--- config.mk ---
export PLATFORM = sky130hd
export DESIGN_NAME = uart_loop_buf
export DESIGN_NICKNAME = d
export VERILOG_FILES = /design/src/rtl/uart_loop_buf.sv
export SDC_FILE = /design/constraint.sdc
export NUM_CORES = 1
export LEC_CHECK = 0
export BUFFER_PORTS_ARGS = -buffer_cell sky130_fd_sc_hd__buf_2
export CAP_MARGIN = 30
export CORE_MARGIN = 2
export CORE_UTILIZATION = 65
export CTS_CLUSTER_DIAMETER = 80
export DETAILED_ROUTE_END_ITERATION = 10
export GPL_TIMING_DRIVEN = 0
export PLACE_DENSITY = 0.84
export SETUP_SLACK_MARGIN = 0.5
export SKIP_CTS_REPAIR_TIMING = 1
export SYNTH_ARGS = -nofsm -noshare
export SYNTH_HDL_FRONTEND = slang
export SYNTH_SLANG_ARGS = --single-unit
--- constraint.sdc ---
create_clock -name clk -period 4.8 [get_ports clk]
set_clock_uncertainty 0.05 [all_clocks]
set_input_delay 0.96 -clock clk [delete_from_list [all_inputs] [get_ports clk]]
set_output_delay 0.96 -clock clk [all_outputs]
set_load 0.01 [all_outputs]
--- src/rtl/uart_loop_buf.sv ---
// rtl/uart_loop_buf.sv - UART RX/TX pair with TX FIFO, loopback echo and host read/write ports
module uart_loop_buf #(
    parameter int CLKS_PER_BIT = 434,
    parameter int DATA_W       = 8,
    parameter int DEPTH        = 16
) (
    input  logic                     clk,
    input  logic                     nRst,
    input  logic                     rx,
    output logic                     tx,
    input  logic                     loop_en,
    input  logic                     tx_en,
    input  logic                     wr_valid,
    input  logic [DATA_W-1:0]        wr_data,
    output logic                     wr_ready,
    output logic                     rd_valid,
    output logic [DATA_W-1:0]        rd_data,
    input  logic                     rd_ready,
    input  logic                     clr_err,
    output logic [$clog2(DEPTH):0]   fifo_count,
    output logic                     overflow,
    output logic                     frame_err
);

    localparam int CNT_W = $clog2(CLKS_PER_BIT);
    localparam int BIT_W = $clog2(DATA_W + 1);
    localparam int AW    = $clog2(DEPTH);

    localparam logic [CNT_W-1:0] BIT_LAST  = CNT_W'(CLKS_PER_BIT - 1);
    localparam logic [CNT_W-1:0] HALF_LAST = CNT_W'(CLKS_PER_BIT / 2 - 1);
    localparam logic [BIT_W-1:0] DATA_LAST = BIT_W'(DATA_W - 1);
    localparam logic [AW:0]      FULL_CNT  = (AW + 1)'(DEPTH);

    typedef enum logic [2:0] {
        RX_IDLE,
        RX_START,
        RX_DATA,
        RX_STOP,
        RX_BREAK
    } rx_state_t;

    typedef enum logic [1:0] {
        TX_IDLE,
        TX_START,
        TX_DATA,
        TX_STOP
    } tx_state_t;

    // receive side
    logic              rx_meta;
    logic              rx_sync;
    logic              rx_prev;
    rx_state_t         rx_state;
    logic [CNT_W-1:0]  rx_clk_cnt;
    logic [BIT_W-1:0]  rx_bit_cnt;
    logic [DATA_W-1:0] rx_shift;
    logic              word_valid;
    logic              rx_frame_bad;

    // transmit side and FIFO
    tx_state_t         tx_state;
    logic [CNT_W-1:0]  tx_clk_cnt;
    logic [BIT_W-1:0]  tx_bit_cnt;
    logic [DATA_W-1:0] tx_shift;
    logic [DATA_W-1:0] mem [DEPTH];
    logic [AW-1:0]     wr_ptr;
    logic [AW-1:0]     rd_ptr;
    logic [AW:0]       count;

    logic              full;
    logic              empty;
    logic              tx_slot;
    logic              pop;
    logic              push_req;
    logic              push_ok;
    logic              push_drop;
    logic              rd_drop;
    logic [DATA_W-1:0] push_data;

    // Two-flop synchroniser for the asynchronous rx pin, plus one more stage for edge detection
    always_ff @(posedge clk or negedge nRst) begin
        if (!nRst) begin
            rx_meta <= 1'b1;
            rx_sync <= 1'b1;
            rx_prev <= 1'b1;
        end else begin
            rx_meta <= rx;
            rx_sync <= rx_meta;
            rx_prev <= rx_sync;
        end
    end

    // RX framing FSM; rx_shift holds the finished word while word_valid pulses
    always_ff @(posedge clk or negedge nRst) begin
        if (!nRst) begin
            rx_state     <= RX_IDLE;
            rx_clk_cnt   <= '0;
            rx_bit_cnt   <= '0;
            rx_shift     <= '0;
            word_valid   <= 1'b0;
            rx_frame_bad <= 1'b0;
        end else begin
            word_valid   <= 1'b0;
            rx_frame_bad <= 1'b0;
            case (rx_state)
                RX_IDLE: begin
                    rx_clk_cnt <= '0;
                    rx_bit_cnt <= '0;
                    if (rx_prev && !rx_sync) begin
                        rx_state <= RX_START;
                    end
                end
                RX_START: begin
                    if (rx_clk_cnt == HALF_LAST) begin
                        rx_clk_cnt <= '0;
                        // a start bit gone high by mid-bit was a glitch
                        rx_state   <= rx_sync ? RX_IDLE : RX_DATA;
                    end else begin
                        rx_clk_cnt <= rx_clk_cnt + CNT_W'(1);
                    end
                end
                RX_DATA: begin
                    if (rx_clk_cnt == BIT_LAST) begin
                        rx_clk_cnt <= '0;
                        rx_shift   <= {rx_sync, rx_shift[DATA_W-1:1]};
                        rx_bit_cnt <= rx_bit_cnt + BIT_W'(1);
                        if (rx_bit_cnt == DATA_LAST) begin
                            rx_state <= RX_STOP;
                        end
                    end else begin
                        rx_clk_cnt <= rx_clk_cnt + CNT_W'(1);
                    end
                end
                RX_STOP: begin
                    if (rx_clk_cnt == BIT_LAST) begin
                        rx_clk_cnt <= '0;
                        if (rx_sync) begin
                            word_valid <= 1'b1;
                            rx_state   <= RX_IDLE;
                        end else begin
                            rx_frame_bad <= 1'b1;
                            rx_state     <= RX_BREAK;
                        end
                    end else begin
                        rx_clk_cnt <= rx_clk_cnt + CNT_W'(1);
                    end
                end
                RX_BREAK: begin
                    // hold off until the line returns high so a long break is not a new start bit
                    if (rx_sync) begin
                        rx_state <= RX_IDLE;
                    end
                end
                default: rx_state <= RX_IDLE;
            endcase
        end
    end

    // FIFO and TX handshake decisions; loop_en selects the single push source
    always_comb begin
        full      = (count == FULL_CNT);
        empty     = (count == '0);
        wr_ready  = !full && !loop_en;
        tx_slot   = (tx_state == TX_IDLE) ||
                    ((tx_state == TX_STOP) && (tx_clk_cnt == BIT_LAST));
        pop       = tx_slot && !empty && tx_en;
        push_req  = loop_en ? word_valid : (wr_valid && wr_ready);
        push_data = loop_en ? rx_shift : wr_data;
        push_ok   = push_req && (!full || pop);
        push_drop = push_req && full && !pop;
        rd_drop   = word_valid && !loop_en && rd_valid && !rd_ready;
    end

    assign fifo_count = count;

    // FIFO storage; emptiness is tracked by count, so the array needs no reset
    always_ff @(posedge clk) begin
        if (push_ok) begin
            mem[wr_ptr] <= push_data;
        end
    end

    // FIFO pointers and occupancy
    always_ff @(posedge clk or negedge nRst) begin
        if (!nRst) begin
            wr_ptr <= '0;
            rd_ptr <= '0;
            count  <= '0;
        end else begin
            if (push_ok) begin
                wr_ptr <= wr_ptr + AW'(1);
            end
            if (pop) begin
                rd_ptr <= rd_ptr + AW'(1);
            end
            count <= count + {{AW{1'b0}}, push_ok} - {{AW{1'b0}}, pop};
        end
    end

    // TX framing FSM; a pop from IDLE or the last stop cycle starts the next frame with no gap
    always_ff @(posedge clk or negedge nRst) begin
        if (!nRst) begin
            tx_state   <= TX_IDLE;
            tx_clk_cnt <= '0;
            tx_bit_cnt <= '0;
            tx_shift   <= '0;
            tx         <= 1'b1;
        end else begin
            case (tx_state)
                TX_IDLE: begin
                    tx_clk_cnt <= '0;
                    tx         <= 1'b1;
                end
                TX_START: begin
                    if (tx_clk_cnt == BIT_LAST) begin
                        tx_clk_cnt <= '0;
                        tx_bit_cnt <= '0;
                        tx         <= tx_shift[0];
                        tx_state   <= TX_DATA;
                    end else begin
                        tx_clk_cnt <= tx_clk_cnt + CNT_W'(1);
                    end
                end
                TX_DATA: begin
                    if (tx_clk_cnt == BIT_LAST) begin
                        tx_clk_cnt <= '0;
                        if (tx_bit_cnt == DATA_LAST) begin
                            tx       <= 1'b1;
                            tx_state <= TX_STOP;
                        end else begin
                            tx         <= tx_shift[1];
                            tx_shift   <= tx_shift >> 1;
                            tx_bit_cnt <= tx_bit_cnt + BIT_W'(1);
                        end
                    end else begin
                        tx_clk_cnt <= tx_clk_cnt + CNT_W'(1);
                    end
                end
                TX_STOP: begin
                    if (tx_clk_cnt == BIT_LAST) begin
                        tx_clk_cnt <= '0;
                        tx_state   <= TX_IDLE;
                    end else begin
                        tx_clk_cnt <= tx_clk_cnt + CNT_W'(1);
                    end
                end
                default: tx_state <= TX_IDLE;
            endcase
            if (pop) begin
                tx_state   <= TX_START;
                tx_clk_cnt <= '0;
                tx_shift   <= mem[rd_ptr];
                tx         <= 1'b0;
            end
        end
    end

    // Host read holding register; a word arriving while the host has not taken the last one is dropped
    always_ff @(posedge clk or negedge nRst) begin
        if (!nRst) begin
            rd_valid <= 1'b0;
            rd_data  <= '0;
        end else if (word_valid && !loop_en && (!rd_valid || rd_ready)) begin
            rd_data  <= rx_shift;
            rd_valid <= 1'b1;
        end else if (rd_ready) begin
            rd_valid <= 1'b0;
        end
    end

    // Sticky error flags; clr_err wins over an event in the same cycle
    always_ff @(posedge clk or negedge nRst) begin
        if (!nRst) begin
            overflow  <= 1'b0;
            frame_err <= 1'b0;
        end else if (clr_err) begin
            overflow  <= 1'b0;
            frame_err <= 1'b0;
        end else begin
            if (push_drop || rd_drop) begin
                overflow <= 1'b1;
            end
            if (rx_frame_bad) begin
                frame_err <= 1'b1;
            end
        end
    end

endmodule
Word-level counts from Yosys, hierarchy flattened. Memories as Yosys holds them, arrays and structs flattened. Index checks and enable logic that the tools add are counted.

Input bits: 16. Memories kept: 1. Bits in writable memories: 128. Output and inout port bits: 18. Word-level logic and storage cells: 155. Register bits: 77.

Memories: mem (words 16, width 8, rd ports 1, clocked after Yosys merged registers in 0, write ports 1, RTL line 65) `logic [DATA_W-1:0] mem [DEPTH];`.

Reductions and logical operators: 46. Equal/unequal tests: 27. Mux-type cells: 52. Add/subtract/negate cells: 8.

Operators by type and width (number): $mux W8 (5); $mux W9 (4); $pmux W9 S3 (1); $mux W3 (7); $ne A2 B2 Y1 const B (10); $mux W1 (19); $add A9 B1 Y9 const B (2); $eq A9 B9 Y1 const B (2); $pmux W9 S2 (1); $add A4 B1 Y4 const B (4); $mux W4 (4); $pmux W4 S2 (2); $pmux W3 S5 (1); $reduce_bool A2 Y1 (7); $logic_and A1 B1 Y1 (13); $mux W2 (6); $eq A9 B8 Y1 const B (1); $ne A3 B3 Y1 const B (3); $eq A4 B3 Y1 const B (2); $reduce_bool A4 Y1 (2); $logic_not A1 Y1 (7); $eq A3 B2 Y1 const B (2); $pmux W2 S3 (1); $reduce_and A3 Y1 (2); other kinds (20) (25).

Longest topological paths before layout.
Depth after elaboration: 10. Depth in mapped cells: 16.

Worst setup path before layout. OpenSTA, ideal clock, no wires.

Path type: flip-flop to flip-flop. Start point: reg count[3] (netlist: fifo_count[3]). End point: reg count[4] (netlist: fifo_count[4]). Slack: 1.727 ns. Required time: 4.627 ns. Library setup time: 0.123 ns. Data arrival time: 2.900 ns. Cell stages (with the launch flop): 17. Period minus slack after synthesis: 3.073 ns. Path through: dfrtp_1 -> inv_1 -> ha_1 -> or4b_1 -> nand2_1 -> or2_1 -> buf_6 -> inv_4 -> buf_2 -> ha_1 -> inv_1 -> ha_1 -> fa_1 -> a21oi_1 -> nor2_1 -> nor2_1 -> xnor2_1.

Cells in the longest elaborated chain, start to end: 8. Elaborated cells between the ends (all ways): 13.

RTL lines: start: declaration (RTL line 68) `logic [AW:0] count;`; start signal: assignment (RTL line 196) `count <= count + {{AW{1'b0}}, push_ok} - {{AW{1'b0}}, pop};`; $eq A5 B5 Y1 / $logic_not A5 Y1 (equally long branches) (RTL line 161, 162); $logic_not A1 Y1 (on tied branches) (RTL line 163, 169, 166); $logic_and A1 B1 Y1 (on tied branches) (RTL line 163, 166); $logic_and A1 B1 Y1 (on tied branches) (RTL line 167, 166); $mux W1 / $logic_or A1 B1 Y1 (equally long branches) (RTL line 167, 169); $logic_and A1 B1 Y1 (RTL line 169) `push_ok = push_req && (!full || pop);`; $add A5 B1 Y5 (RTL line 196); $sub A5 B1 Y5 * (RTL line 196).

Every way passes the cells marked *; elsewhere a longest branch is shown, timed or not. A chain may end at the register's enable or synchronous reset.

Final worst setup path.
Start point: reg count[2] (netlist: fifo_count[2]). End point: reg count[4] (netlist: fifo_count[4]).

The elaborated chain is that of the path after synthesis.

==> summary.md <==
| Metric | Value |
|---|---|
| Cell Count Post-Placement | `807` |
| Fraction of the cycle the final worst path needs | `0.730` |
| Uppermost signal routing layer after detailed routing | `met4` |
| Int Power | `3.10 mW` |
| Area fraction in and, or, nand and nor cells after synthesis | `0.0880` |
| Final setup violating endpoints | `0` |
| Detailed Route WL | `18600 um` |
| Seq/Total Area, Yosys | `0.644` |
| Sw power | `1.10 mW` |
| Post-synthesis net count | `636` |
| Buffers plus inverters on the worst setup path | `4` |
| Number of global-route vias before repair | `5589` |
| CP Class | `register to register` |
| Flip-flop cell with the highest count after synthesis | `sky130_fd_sc_hd__edfxtp_1` |
| Worst rel slew slack | `0.384` |
| RSZ-0062 raised after global routing | `no` |
| Post-synthesis share of cell area spent on full adders, half adders and majority gates | `0.0357` |
| Share of async-settable or async-resettable flops after synthesis | `0.376` |
| Xor/xnor cell area share of the yosys netlist | `0.0184` |
| Clock tree from TritonCTS | `built` |
| Root buffer cell | `sky130_fd_sc_hd__clkbuf_16` |
| Relative contribution of the clock network to total power | `0.358` |
| Outcome | `complete, no violations` |
| Flop and latch count out of synthesis | `205` |
| Critical Path Source Type | `register` |
| Warning count from the yosys run | `0` |
| Number of nets still failing antenna checks after routing | `0` |
| Final weighted congestion of routability-driven global placement | `0.846` |
| Average instance area after synthesis | `15.1 um2` |
| Compound-cell area share of the yosys netlist | `0.0634` |
| Unique masters post-synth | `62` |
| Main combinational cell family by area after synthesis | `multiplexers` |
| Total number of clock tree sinks | `205` |
| Clock transition at the registers of the reported paths | `0.06 ns` |
| Half-perimeter wire length of the detailed placement result | `11800 um` |
| Net Sw Frac | `0.262` |
| Core region area | `0.0133 mm2` |
| Area of the multi-input gates | `0.00296 mm2` |
| Global-route wire length before repair | `29700 um` |
| Ratio of routed vias to standard cells | `6.28` |
| Final max-slew violation count | `0` |
| Mapped cell area | `0.00896 mm2` |
| Clock latency on the worst-skew pair | `0.50 ns` |
| Hold Crit Class | `input pin to asynchronous set/reset pin` |
| Antenna diode count | `0` |
| Total via count after detailed routing | `5304` |
| Layout cells sized above 1 | `0.230` |
| Number of nets in the layout | `695` |
| Area added between synthesis and finish | `11.9%` |
| Full die area | `0.0147 mm2` |
| Total routing resource utilization after global routing | `0.267` |
| Total CTS buffers | `21` |
| Maximum count of clock buffers along a single path | `3` |
| Cell family with the largest share of critical-path delay | `adder cells` |
| Routed len/inst | `22.0 um` |
| Die Wd | `121 um` |
| Row Count | `42` |
| Pwr dens | `419 mW/mm2` |
| Global-route congestion overflow total | `0` |
| Number of antenna violations at the first check in global routing | `0` |
| TNS Setup | `0 ns` |
| Crit-path max cell delay | `0.47 ns` |
| Number of endpoints with negative hold slack in the final report | `0` |
| Ordered list of cells on the worst path | `inv_1, ha_1, or4b_1, nand2_1, o32ai_4, buf_2, inv_1, ha_1, inv_1, ha_1, fa_1, a21oi_1, nor2_1, nor2_1, xnor2_1` |
| Drt first-iter violations | `466` |
| Seq pwr share | `0.493` |
| Mux cell area share after synthesis | `0.125` |
| Vertical extent of the die | `121 um` |
| Starting utilization of the core area | `0.671` |
| Data required time at the worst endpoint | `5.14 ns` |
| Total met2 wirelength after detailed routing | `9420 um` |
| Combinational Power Share | `0.149` |
| Detailed-routing iteration count for the pre-antenna-repair pass | `5` |
| Final cell count without fillers | `845` |
| Number of primary I/O pins | `34` |
| Final worst path period need | `3.50 ns` |
| Sequential Area | `0.00578 mm2` |
| Peak Freq | `285 MHz` |
| Maximum number of pins on one net before global-route repair | `75` |
| CP max stage cell | `sky130_fd_sc_hd__o32ai_4` |
| Port Buffer Count | `33` |
| Transition at the pin with the smallest max-transition slack | `0.921 ns` |
| Critical Path AT | `3.84 ns` |
| Crit-path max FO | `10` |
| Number of flops mapped to enable cells by yosys | `128` |
| Worst voltage drop across the vdd grid | `0.359 mV` |
| CTS H-tree depth | `1` |
| Gate Count Post-Synth | `595` |
| Leakage dissipation | `3.98 nW` |
| Number of filler instances in the final layout | `770` |
| DR WL met3 | `1220 um` |
| # Max-Cap Violations | `0` |
| Sum of routed wire segments on met1 | `7240 um` |
| DRC | `0` |
| Kind of end point of the critical path | `register` |
## layer usage
layer | GRT usage | vias to the layer above
met1 | 0.359 | 2655
met4 | 0.105 | 0
met5 | 0 | -
met2 | 0.437 | 231
li1 | - | 2361
met3 | 0.0489 | 57
## worst register-to-register path: cells and delay by family, from the launching register on
family / cells / cell delay, ns
DFF: 1 / 0.38
adders and majority gates: 4 / 1.12
xor gates and xnor gates: 1 / 0.16
and+or+nand+nor: 4 / 0.51
AOI/OAI and AO/OA: 2 / 0.64
buffers and inverters: 4 / 0.52
## flip-flops by register name (all words and copies together) (netlist names), 2 cells and up
| signal | count |
|---|---|
| rx_state | 3 |
| tx_state | 2 |
| rx_bit_cnt | 4 |
| rd_ptr | 4 |
| tx_clk_cnt | 9 |
| tx_bit_cnt | 4 |
| rx_shift | 8 |
| rd_data | 8 |
| wr_ptr | 4 |
| rx_clk_cnt | 9 |
| fifo_count | 5 |
| mem | 128 |
| tx_shift | 8 |
## cells by family (layout without fill, tap and decap cells)
group	Yosys count	count (layout)
buffers and inverters	45	119
adders and majority gates	25	25
muxes	69	69
xor gates and xnor gates	18	18
DFF	205	205
AOI/OAI and AO/OA	81	81
and+or+nand+nor	152	152
## layout make-up
cell class | count | area share
buffer | 27 | 0.0152
clock buffer | 30 | 0.0588
clock inverter | 8 | 0.00499
inverter | 18 | 0.00699
multi-input combinational | 345 | 0.296
sequential | 205 | 0.576
tap | 176 | 0.0220
timing repair buffer | 36 | 0.0205
## cells in the mapped netlist, drive strengths merged (6+ instances only)
cell type  instances  area (um2)
edfxtp           128        3840
dfrtp             73        1830
nand2             50         188
nor2              36         138
mux4              32         721
mux2              25         282
o21ai             25         129
ha                24         300
inv               18        70.1
and3              17         106
a22oi             16         120
buf               14        83.8
a21oi             13        65.1
clkbuf            13        68.8
mux2i             12         120
xnor2             12         113
nand3             10        55.1
a22o               7        61.3
nand4              6        52.6
xor2               6        52.6
## power by group through the flow
stage          Sequential, mW  Combinational, mW  Clock [mW]
2_1_floorplan            2.09              0.421           0
3_3_place_gp             2.09              0.558           0
3_5_place_dp             2.10              0.604           0
4_1_cts                  2.07              0.621        1.52
5_1_grt                  2.08              0.686        1.58
6_report                 2.07              0.627        1.50
## layout by cell type, fill, tap and decap left out, drive strengths merged, types with 2 or more instances in the layout
master	netlist	layout
a21o	4	4
a21oi	13	13
a22o	7	7
a22oi	16	16
a311o	2	2
a31oi	4	4
and2	3	3
and2b	2	2
and3	17	17
and4	2	2
buf	14	50
clkbuf	13	43
clkinv	0	5
dfrtp	73	73
dfstp	4	4
edfxtp	128	128
ha	24	24
inv	18	20
mux2	25	25
mux2i	12	12
mux4	32	32
nand2	50	50
nand3	10	10
nand4	6	6
nand4b	2	2
nor2	36	36
nor2b	5	5
nor3	4	4
nor4b	3	3
o21ai	25	25
o21bai	2	2
or2	4	4
or4b	2	2
xnor2	12	12
xor2	6	6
..............................
# WORK INSTRUCTIONS
Could you retype exactly the lines from the first one of the records through the line containing "output logic [$clog2(DEPTH):0]", both included, and nothing more?

# YOUR RESPONSE
--- config.mk ---
export PLATFORM = sky130hd
export DESIGN_NAME = uart_loop_buf
export DESIGN_NICKNAME = d
export VERILOG_FILES = /design/src/rtl/uart_loop_buf.sv
export SDC_FILE = /design/constraint.sdc
export NUM_CORES = 1
export LEC_CHECK = 0
export BUFFER_PORTS_ARGS = -buffer_cell sky130_fd_sc_hd__buf_2
export CAP_MARGIN = 30
export CORE_MARGIN = 2
export CORE_UTILIZATION = 65
export CTS_CLUSTER_DIAMETER = 80
export DETAILED_ROUTE_END_ITERATION = 10
export GPL_TIMING_DRIVEN = 0
export PLACE_DENSITY = 0.84
export SETUP_SLACK_MARGIN = 0.5
export SKIP_CTS_REPAIR_TIMING = 1
export SYNTH_ARGS = -nofsm -noshare
export SYNTH_HDL_FRONTEND = slang
export SYNTH_SLANG_ARGS = --single-unit
--- constraint.sdc ---
create_clock -name clk -period 4.8 [get_ports clk]
set_clock_uncertainty 0.05 [all_clocks]
set_input_delay 0.96 -clock clk [delete_from_list [all_inputs] [get_ports clk]]
set_output_delay 0.96 -clock clk [all_outputs]
set_load 0.01 [all_outputs]
--- src/rtl/uart_loop_buf.sv ---
// rtl/uart_loop_buf.sv - UART RX/TX pair with TX FIFO, loopback echo and host read/write ports
module uart_loop_buf #(
    parameter int CLKS_PER_BIT = 434,
    parameter int DATA_W       = 8,
    parameter int DEPTH        = 16
) (
    input  logic                     clk,
    input  logic                     nRst,
    input  logic                     rx,
    output logic                     tx,
    input  logic                     loop_en,
    input  logic                     tx_en,
    input  logic                     wr_valid,
    input  logic [DATA_W-1:0]        wr_data,
    output logic                     wr_ready,
    output logic                     rd_valid,
    output logic [DATA_W-1:0]        rd_data,
    input  logic                     rd_ready,
    input  logic                     clr_err,
    output logic [$clog2(DEPTH):0]   fifo_count,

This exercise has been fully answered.